This is an optimization exercise on Yosys and OpenROAD, whose aim is small area, not a production implementation. Where RTL was checked, it was by simulation tests only, not by an equivalence proof against the original. For runs 1 to 4, only the layout was checked, not whether the RTL still works. Power figures rest on the tool's default switching activity, not on a simulated workload.

==> design/flow/design.v <==
package vector_unit_pkg;
    typedef enum logic [1:0] {
        ESIZE_8  = 2'b00,
        ESIZE_16 = 2'b01
    } esize_t;
    typedef enum logic [3:0] {
        OP_VSRA       = 4'd0,
        OP_RND_VSRA   = 4'd1,
        OP_VSRL       = 4'd2,
        OP_RND_VSRL   = 4'd3,
        OP_VSLL       = 4'd4,
        OP_SAT_VSLL   = 4'd5,
        OP_VSATL_SMPR = 4'd6,
        OP_VSATL_RNDR = 4'd7,
        OP_VADD       = 4'd8,
        OP_VSUB       = 4'd9,
        OP_SAT_VADD   = 4'd10,
        OP_SAT_VSUB   = 4'd11
    } vunit_op_t;
    typedef enum logic [2:0] {
        VSRA, RND_VSRA, VSRL, RND_VSRL, VSLL, SAT_VSLL, VSATL_SMPR, VSATL_RNDR
    } vshift_uops_t;
    typedef enum logic [1:0] {
        VADD, VSUB, SAT_VADD, SAT_VSUB
    } vadd_uops_t;
endpackage : vector_unit_pkg
`timescale 1ns/1ps
module vector_unit_top (
    input  logic                  clk_i,
    input  logic                  rst_n_i,
    input  logic                  wb_cyc_i,
    input  logic                  wb_stb_i,
    input  logic                  wb_we_i,
    input  logic [5-1:0] wb_adr_i,
    input  logic [32-1:0] wb_dat_i,
    input  logic [3:0]            wb_sel_i,
    output logic [32-1:0] wb_dat_o,
    output logic                  wb_ack_o
);
    logic [31:0] opa_q, opb_q, res_q;
    logic [3:0]  op_q;
    logic [1:0]  es_q;
    logic [3:0]  cl_q;
    logic        e8r_q;
    logic        a_vld, b_vld, c_vld, r_vld;
    logic req, a_opa, a_opb, a_ctrl, a_res, a_stat;
    assign req    = wb_cyc_i && wb_stb_i && !wb_ack_o;
    assign a_opa  = (wb_adr_i == 5'h00);
    assign a_opb  = (wb_adr_i == 5'h04);
    assign a_ctrl = (wb_adr_i == 5'h08);
    assign a_res  = (wb_adr_i == 5'h0C);
    assign a_stat = (wb_adr_i == 5'h10);
    logic [31:0] z, res_d;
    logic        run, pass2_q;
    logic        wr_opa, wr_opb, wr_ctrl;
    assign wr_opa  = wb_ack_o && wb_we_i && a_opa;
    assign wr_opb  = wb_ack_o && wb_we_i && a_opb;
    assign wr_ctrl = req && wb_we_i && a_ctrl;
    assign run     = wb_ack_o && wb_we_i && a_ctrl && !(op_q[3] && op_q[2]);
    always_ff @(posedge clk_i or negedge rst_n_i) begin
        if (!rst_n_i) begin
            wb_ack_o    <= 1'b0;
            a_vld       <= 1'b0;
            b_vld       <= 1'b0;
            c_vld       <= 1'b0;
            r_vld       <= 1'b0;
            opb_q[4:0]  <= '0;
        end else begin
            wb_ack_o <= req;
            if (wr_opa)  a_vld <= 1'b1;
            if (wr_opb)  b_vld <= 1'b1;
            if (wr_ctrl) c_vld <= 1'b1;
            if (run)     r_vld <= 1'b1;
            if (wr_opb)  opb_q[4:0] <= wb_dat_i[4:0];
        end
    end
    always_ff @(posedge clk_i) begin
        pass2_q <= run;
    end
    always_ff @(posedge clk_i) begin
        if (wr_opa) opa_q <= wb_dat_i;
        if (wr_opb) opb_q[31:5] <= wb_dat_i[31:5];
        if (wr_ctrl) begin
            op_q <= wb_dat_i[3:0];
            es_q <= wb_dat_i[5:4];
        end
        if (pass2_q) begin
            res_q <= res_d;
            cl_q  <= clamp_b;
            e8r_q <= e8;
        end else if (run) begin
            res_q <= sh & {32{a_vld}};
        end
    end
    logic       sel_a, sel_b, sel_r, sel_c, sel_s;
    logic [3:0] sel_rk, sel_rc, fill_rd, top_rd, top7_rd;
    assign sel_a = a_opa  && a_vld;
    assign sel_b = a_opb  && b_vld;
    assign sel_r = a_res  && r_vld;
    assign sel_c = a_ctrl && c_vld;
    assign sel_s = a_stat && r_vld;
    assign sel_rk  = {4{sel_r}} & ~cl_q;
    assign sel_rc  = {4{sel_r}} & cl_q;
    always_comb begin
        for (int j = 0; j < 4; j++) begin
            logic lmsb;
            if (j % 2 == 1) lmsb = res_q[8*j+7];
            else            lmsb = e8r_q ? res_q[8*j+7] : res_q[8*j+15];
            top_rd[j]  = e8r_q || (j % 2 == 1);
            fill_rd[j] = sel_rc[j] && lmsb;
            top7_rd[j] = sel_rc[j] && (top_rd[j] ? !lmsb : lmsb);
        end
        for (int i = 0; i < 32; i++) begin
            wb_dat_o[i] = (sel_a && opa_q[i]) || (sel_b && opb_q[i]) ||
                          (sel_rk[i/8] && res_q[i]) ||
                          ((i % 8 == 7) ? top7_rd[i/8] : fill_rd[i/8]);
        end
        wb_dat_o[5:0] = wb_dat_o[5:0] | ({6{sel_c}} & {es_q, op_q});
        wb_dat_o[1]   = wb_dat_o[1] | (sel_s && (|cl_q));
    end
    logic e8, is_add, neg, left, sat, rnd, logical, sub, satadd;
    assign e8      = (es_q == 2'b00);
    assign is_add  = op_q[3];
    assign neg     = opb_q[4];
    assign left    = !is_add && ((op_q[2:1] == 2'b10) || ((op_q[2:1] == 2'b11) && !neg));
    assign sat     = !is_add && ((op_q[2:0] == 3'd5) || ((op_q[2:1] == 2'b11) && !neg));
    assign rnd     = !is_add && ((op_q[2:0] == 3'd1) || (op_q[2:0] == 3'd3) ||
                                 ((op_q[2:0] == 3'd7) && neg));
    assign logical = (op_q[2:1] == 2'b01);
    assign sub     = op_q[0];
    assign satadd  = is_add && op_q[1];
    logic [3:0] s_pos, s_neg, k_in, k_d, k_q, k;
    logic       k3, kz, left_in;
    assign s_pos   = opb_q[3:0];
    assign s_neg   = 4'd0 - opb_q[3:0];
    assign left_in = !wb_dat_i[3] && ((wb_dat_i[2:1] == 2'b10) ||
                                      ((wb_dat_i[2:1] == 2'b11) && !neg));
    assign k_in    = wb_dat_i[3] ? 4'd0 : ((left_in ^ neg) ? s_neg : s_pos);
    assign k_d     = {k_in[3] && (wb_dat_i[5:4] != 2'b00), k_in[2:0]};
    always_ff @(posedge clk_i) begin
        k_q <= k_d;
    end
    assign k  = k_q;
    assign k3 = k_q[3];
    assign kz = (k_q == 4'd0);
    logic [7:0] v;
    always_comb begin
        for (int b = 0; b < 8; b++) v[b] = (b + k[2:0] >= 8);
    end
    logic [31:0] y, sh;
    logic [3:0]  lsign;
    always_comb begin
        for (int j = 0; j < 4; j++) begin
            for (int b = 0; b < 8; b++) begin
                y[8*j+b] = opa_q[8*j + ((b + k[2:0]) % 8)];
            end
        end
        for (int j = 0; j < 4; j++) begin
            for (int b = 0; b < 8; b++) begin
                z[8*j+b] = (((v[b] && !e8) ^ k3)) ? y[8*(j^1)+b] : y[8*j+b];
            end
        end
    end
    assign lsign[0] = a_vld && (e8 ? opa_q[7]  : opa_q[15]);
    assign lsign[1] = a_vld && opa_q[15];
    assign lsign[2] = a_vld && (e8 ? opa_q[23] : opa_q[31]);
    assign lsign[3] = a_vld && opa_q[31];
    logic [31:0] x;
    assign x = z;
    logic [15:0] u, keep, fsel, lsel;
    logic [3:0]  fillv, lost_b;
    logic [31:0] lostb;
    assign fillv = lsign & {4{!logical}};
    always_comb begin
        for (int b = 0; b < 8; b++) begin
            u[b]   = v[b] && (e8 || k3);
            u[8+b] = v[b] || k3;
        end
        for (int p = 0; p < 16; p++) begin
            keep[p] = left ? (u[p] || kz) : !u[p];
            fsel[p] = !left && u[p];
            lsel[p] = left && !u[p] && !kz;
        end
        for (int i = 0; i < 32; i++) begin
            sh[i]    = (keep[i%16] && x[i]) || (fsel[i%16] && fillv[i/8]);
            lostb[i] = lsel[i%16] && x[i];
        end
        for (int j = 0; j < 4; j++) lost_b[j] = |lostb[8*j +: 8];
    end
    logic [3:0] lost_l, r_l;
    assign lost_l[0] = e8 ? lost_b[0] : (lost_b[0] || lost_b[1]);
    assign lost_l[1] = e8 ? lost_b[1] : (lost_b[0] || lost_b[1]);
    assign lost_l[2] = e8 ? lost_b[2] : (lost_b[2] || lost_b[3]);
    assign lost_l[3] = e8 ? lost_b[3] : (lost_b[2] || lost_b[3]);
    assign r_l[0] = !kz && (e8 ? x[7] : x[15]);
    assign r_l[1] = !kz && x[15];
    assign r_l[2] = !kz && (e8 ? x[23] : x[31]);
    assign r_l[3] = !kz && x[31];
    logic [3:0] shmsb, satcl;
    assign shmsb[0] = e8 ? sh[7]  : sh[15];
    assign shmsb[1] = sh[15];
    assign shmsb[2] = e8 ? sh[23] : sh[31];
    assign shmsb[3] = sh[31];
    assign satcl    = (lost_l | shmsb) & {4{sat && a_vld}};
    logic [3:0] fl_q;
    always_ff @(posedge clk_i) begin
        fl_q <= satcl | (r_l & {4{a_vld && rnd}});
    end
    logic [31:0] bb, sum;
    logic [3:0]  cin;
    logic bgate_q, subx_q;
    always_ff @(posedge clk_i) begin
        bgate_q <= is_add && b_vld;
        subx_q  <= is_add && sub;
    end
    assign bb = (opb_q & {32{bgate_q}}) ^ {32{subx_q}};
    always_comb begin
        for (int j = 0; j < 4; j++) begin
            cin[j] = subx_q || (rnd && fl_q[j]);
        end
    end
    logic [7:0] p8 [4], g8 [4];
    logic [3:0] bci, bco;
    always_comb begin
        bci[0] = cin[0];
        bci[1] = e8 ? cin[1] : bco[0];
        bci[2] = cin[2];
        bci[3] = e8 ? cin[3] : bco[2];
    end
    for (genvar j = 0; j < 4; j++) begin : g_byte
        logic [7:0] p, g;
        logic [8:0] c;
        logic g10, p10, g32, p32, g54, p54, g76, p76, g30, p30, g74, p74, g70, p70;
        assign p = res_q[8*j +: 8] ^ bb[8*j +: 8];
        assign g = res_q[8*j +: 8] & bb[8*j +: 8];
        assign g10 = g[1] | (p[1] & g[0]);  assign p10 = p[1] & p[0];
        assign g32 = g[3] | (p[3] & g[2]);  assign p32 = p[3] & p[2];
        assign g54 = g[5] | (p[5] & g[4]);  assign p54 = p[5] & p[4];
        assign g76 = g[7] | (p[7] & g[6]);  assign p76 = p[7] & p[6];
        assign g30 = g32 | (p32 & g10);     assign p30 = p32 & p10;
        assign g74 = g76 | (p76 & g54);     assign p74 = p76 & p54;
        assign g70 = g74 | (p74 & g30);     assign p70 = p74 & p30;
        assign c[0] = bci[j];
        assign c[1] = g[0] | (p[0] & c[0]);
        assign c[2] = g10 | (p10 & c[0]);
        assign c[3] = g[2] | (p[2] & c[2]);
        assign c[4] = g30 | (p30 & c[0]);
        assign c[5] = g[4] | (p[4] & c[4]);
        assign c[6] = g54 | (p54 & c[4]);
        assign c[7] = g[6] | (p[6] & c[6]);
        assign c[8] = g70 | (p70 & c[0]);
        assign sum[8*j +: 8] = p ^ c[7:0];
        assign bco[j] = c[8];
    end
    logic [3:0] amsb, bmsb, smsb, clamp_b, top_b;
    always_comb begin
        for (int j = 0; j < 4; j++) begin
            top_b[j] = e8 || (j % 2 == 1);
            if (j % 2 == 1) begin
                amsb[j] = res_q[8*j+7];
                bmsb[j] = bb[8*j+7];
                smsb[j] = sum[8*j+7];
            end else begin
                amsb[j] = e8 ? res_q[8*j+7]  : res_q[8*j+15];
                bmsb[j] = e8 ? bb[8*j+7]  : bb[8*j+15];
                smsb[j] = e8 ? sum[8*j+7] : sum[8*j+15];
            end
            clamp_b[j] = (satadd && (amsb[j] == bmsb[j]) && (smsb[j] != amsb[j])) ||
                         (sat && fl_q[j]);
        end
        for (int i = 0; i < 32; i++) begin
            if ((i % 8 == 7) && top_b[i/8] && sat && fl_q[i/8])
                res_d[i] = !lsign[i/8];
            else
                res_d[i] = sum[i];
        end
    end
endmodule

_ _ _ _ _ _ _

Exercise brief: Only the lines above from the one with "assign c[2] = g10 | (p10 & c[0]);" through the one with "smsb[j] = sum[8*j+7];" should be duplicated, character for character.

Answer to this exercise:
        assign c[2] = g10 | (p10 & c[0]);
        assign c[3] = g[2] | (p[2] & c[2]);
        assign c[4] = g30 | (p30 & c[0]);
        assign c[5] = g[4] | (p[4] & c[4]);
        assign c[6] = g54 | (p54 & c[4]);
        assign c[7] = g[6] | (p[6] & c[6]);
        assign c[8] = g70 | (p70 & c[0]);
        assign sum[8*j +: 8] = p ^ c[7:0];
        assign bco[j] = c[8];
    end
    logic [3:0] amsb, bmsb, smsb, clamp_b, top_b;
    always_comb begin
        for (int j = 0; j < 4; j++) begin
            top_b[j] = e8 || (j % 2 == 1);
            if (j % 2 == 1) begin
                amsb[j] = res_q[8*j+7];
                bmsb[j] = bb[8*j+7];
                smsb[j] = sum[8*j+7];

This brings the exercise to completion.